[Collected data entries]
::::::::

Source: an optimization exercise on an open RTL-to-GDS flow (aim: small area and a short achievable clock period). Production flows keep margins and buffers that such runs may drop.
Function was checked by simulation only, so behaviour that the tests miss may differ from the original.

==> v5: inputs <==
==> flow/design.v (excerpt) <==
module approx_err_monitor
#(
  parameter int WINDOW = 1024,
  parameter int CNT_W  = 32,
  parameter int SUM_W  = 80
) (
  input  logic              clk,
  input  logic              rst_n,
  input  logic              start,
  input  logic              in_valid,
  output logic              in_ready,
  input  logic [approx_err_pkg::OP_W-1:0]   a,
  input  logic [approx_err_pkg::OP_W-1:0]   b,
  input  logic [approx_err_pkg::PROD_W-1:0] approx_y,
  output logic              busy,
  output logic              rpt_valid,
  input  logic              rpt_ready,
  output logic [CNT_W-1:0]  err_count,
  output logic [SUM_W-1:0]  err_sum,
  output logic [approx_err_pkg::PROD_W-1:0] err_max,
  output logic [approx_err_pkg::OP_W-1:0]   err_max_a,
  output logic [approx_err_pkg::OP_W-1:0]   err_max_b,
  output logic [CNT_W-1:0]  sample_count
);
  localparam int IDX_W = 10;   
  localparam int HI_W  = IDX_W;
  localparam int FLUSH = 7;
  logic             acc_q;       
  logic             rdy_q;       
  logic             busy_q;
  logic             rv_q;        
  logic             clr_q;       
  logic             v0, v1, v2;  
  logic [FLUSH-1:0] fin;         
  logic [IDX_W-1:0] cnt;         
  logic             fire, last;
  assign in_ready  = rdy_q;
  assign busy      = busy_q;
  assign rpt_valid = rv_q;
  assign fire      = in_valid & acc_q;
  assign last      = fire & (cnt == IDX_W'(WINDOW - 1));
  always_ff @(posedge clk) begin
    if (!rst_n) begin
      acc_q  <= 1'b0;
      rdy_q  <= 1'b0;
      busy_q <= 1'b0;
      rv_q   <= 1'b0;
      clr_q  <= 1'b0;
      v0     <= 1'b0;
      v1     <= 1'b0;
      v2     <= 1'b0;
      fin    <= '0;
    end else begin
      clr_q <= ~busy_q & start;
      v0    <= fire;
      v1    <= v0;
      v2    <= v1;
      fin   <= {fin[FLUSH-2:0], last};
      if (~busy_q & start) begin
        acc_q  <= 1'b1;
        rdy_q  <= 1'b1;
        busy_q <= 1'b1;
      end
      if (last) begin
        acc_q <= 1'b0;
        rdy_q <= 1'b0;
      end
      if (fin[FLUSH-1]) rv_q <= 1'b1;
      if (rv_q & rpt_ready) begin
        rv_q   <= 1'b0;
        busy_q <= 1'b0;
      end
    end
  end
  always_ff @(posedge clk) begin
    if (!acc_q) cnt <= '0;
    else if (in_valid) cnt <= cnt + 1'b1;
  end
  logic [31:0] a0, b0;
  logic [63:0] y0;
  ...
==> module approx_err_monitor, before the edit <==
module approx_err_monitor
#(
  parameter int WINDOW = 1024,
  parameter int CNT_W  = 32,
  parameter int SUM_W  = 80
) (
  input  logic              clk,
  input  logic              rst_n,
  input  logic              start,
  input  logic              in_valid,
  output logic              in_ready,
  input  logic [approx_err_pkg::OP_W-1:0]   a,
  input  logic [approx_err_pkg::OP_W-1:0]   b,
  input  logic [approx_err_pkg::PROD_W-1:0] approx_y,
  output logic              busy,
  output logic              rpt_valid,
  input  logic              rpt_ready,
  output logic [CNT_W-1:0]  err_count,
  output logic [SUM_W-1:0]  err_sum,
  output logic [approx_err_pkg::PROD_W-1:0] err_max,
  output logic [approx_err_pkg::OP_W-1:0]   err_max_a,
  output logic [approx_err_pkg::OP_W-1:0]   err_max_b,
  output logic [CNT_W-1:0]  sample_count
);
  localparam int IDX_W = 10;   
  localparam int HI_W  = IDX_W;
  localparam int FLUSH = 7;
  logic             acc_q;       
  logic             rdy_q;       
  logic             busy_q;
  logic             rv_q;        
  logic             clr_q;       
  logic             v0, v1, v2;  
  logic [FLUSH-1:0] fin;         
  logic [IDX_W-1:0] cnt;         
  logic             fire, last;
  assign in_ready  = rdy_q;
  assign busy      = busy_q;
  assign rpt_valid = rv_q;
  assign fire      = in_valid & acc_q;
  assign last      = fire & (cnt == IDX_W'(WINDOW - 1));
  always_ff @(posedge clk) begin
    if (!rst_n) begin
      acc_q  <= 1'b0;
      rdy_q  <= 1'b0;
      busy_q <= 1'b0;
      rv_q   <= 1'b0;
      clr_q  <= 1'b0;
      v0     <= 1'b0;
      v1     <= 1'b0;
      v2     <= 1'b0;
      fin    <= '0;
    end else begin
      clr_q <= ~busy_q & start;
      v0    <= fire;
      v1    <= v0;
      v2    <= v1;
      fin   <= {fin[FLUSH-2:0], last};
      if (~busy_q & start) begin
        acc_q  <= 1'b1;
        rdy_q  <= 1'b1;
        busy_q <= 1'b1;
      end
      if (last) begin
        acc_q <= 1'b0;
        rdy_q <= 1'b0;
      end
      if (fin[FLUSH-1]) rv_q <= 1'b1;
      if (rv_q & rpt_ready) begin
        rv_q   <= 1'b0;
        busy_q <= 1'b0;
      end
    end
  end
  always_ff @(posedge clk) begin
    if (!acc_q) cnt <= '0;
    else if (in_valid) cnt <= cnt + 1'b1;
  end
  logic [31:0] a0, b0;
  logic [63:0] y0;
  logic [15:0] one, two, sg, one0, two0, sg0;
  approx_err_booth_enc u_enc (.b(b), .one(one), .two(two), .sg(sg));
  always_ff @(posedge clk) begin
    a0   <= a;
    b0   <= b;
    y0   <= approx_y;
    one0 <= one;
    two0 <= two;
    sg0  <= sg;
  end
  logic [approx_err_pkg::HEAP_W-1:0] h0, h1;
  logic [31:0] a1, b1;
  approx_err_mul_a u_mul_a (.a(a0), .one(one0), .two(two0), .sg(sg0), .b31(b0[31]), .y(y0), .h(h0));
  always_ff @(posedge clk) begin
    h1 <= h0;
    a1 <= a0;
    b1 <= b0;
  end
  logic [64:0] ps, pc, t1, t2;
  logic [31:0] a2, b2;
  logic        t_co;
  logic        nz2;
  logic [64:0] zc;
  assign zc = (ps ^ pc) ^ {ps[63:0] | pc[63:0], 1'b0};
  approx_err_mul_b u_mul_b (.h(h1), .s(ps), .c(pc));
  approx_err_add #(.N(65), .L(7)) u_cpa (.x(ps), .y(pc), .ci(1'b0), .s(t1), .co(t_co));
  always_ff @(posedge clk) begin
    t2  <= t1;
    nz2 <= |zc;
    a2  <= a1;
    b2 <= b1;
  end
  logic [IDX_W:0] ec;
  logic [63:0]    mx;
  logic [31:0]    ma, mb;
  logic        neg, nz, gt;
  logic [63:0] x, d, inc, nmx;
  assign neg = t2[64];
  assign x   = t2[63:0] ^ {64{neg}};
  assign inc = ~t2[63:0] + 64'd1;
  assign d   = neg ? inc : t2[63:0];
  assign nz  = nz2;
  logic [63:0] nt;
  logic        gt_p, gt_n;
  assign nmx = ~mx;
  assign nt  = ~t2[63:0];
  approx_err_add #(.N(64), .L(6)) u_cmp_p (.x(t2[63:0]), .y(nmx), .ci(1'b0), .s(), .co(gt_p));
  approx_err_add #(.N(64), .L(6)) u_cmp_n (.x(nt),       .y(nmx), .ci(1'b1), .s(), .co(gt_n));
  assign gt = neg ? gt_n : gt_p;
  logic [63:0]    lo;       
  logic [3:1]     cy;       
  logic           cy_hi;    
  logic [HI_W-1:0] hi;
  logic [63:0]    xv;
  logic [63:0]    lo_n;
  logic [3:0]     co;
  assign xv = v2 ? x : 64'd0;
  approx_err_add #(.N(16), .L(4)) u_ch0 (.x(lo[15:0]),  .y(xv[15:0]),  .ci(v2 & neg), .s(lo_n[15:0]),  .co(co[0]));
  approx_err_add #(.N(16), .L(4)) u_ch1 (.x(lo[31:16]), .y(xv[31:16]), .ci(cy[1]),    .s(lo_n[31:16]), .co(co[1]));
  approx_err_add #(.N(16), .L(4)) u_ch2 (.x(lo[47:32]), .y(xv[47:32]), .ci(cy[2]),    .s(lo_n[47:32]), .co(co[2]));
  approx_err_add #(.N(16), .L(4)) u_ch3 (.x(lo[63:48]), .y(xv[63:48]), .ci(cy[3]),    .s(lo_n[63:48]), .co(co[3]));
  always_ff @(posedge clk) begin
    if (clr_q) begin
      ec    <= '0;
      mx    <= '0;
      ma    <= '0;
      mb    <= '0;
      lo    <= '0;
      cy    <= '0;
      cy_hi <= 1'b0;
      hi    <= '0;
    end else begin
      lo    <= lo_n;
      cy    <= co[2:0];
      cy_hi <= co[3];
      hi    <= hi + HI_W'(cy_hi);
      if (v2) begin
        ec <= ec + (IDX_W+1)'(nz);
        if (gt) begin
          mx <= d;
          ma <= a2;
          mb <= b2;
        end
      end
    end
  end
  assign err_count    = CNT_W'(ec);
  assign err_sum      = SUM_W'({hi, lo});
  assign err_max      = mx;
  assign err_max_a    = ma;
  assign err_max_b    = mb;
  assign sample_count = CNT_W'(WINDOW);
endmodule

::::::::

Task requirements: Each line of the data that holds "flow" should be reported.

Your solution:
Source: an optimization exercise on an open RTL-to-GDS flow (aim: small area and a short achievable clock period). Production flows keep margins and buffers that such runs may drop.
==> flow/design.v (excerpt) <==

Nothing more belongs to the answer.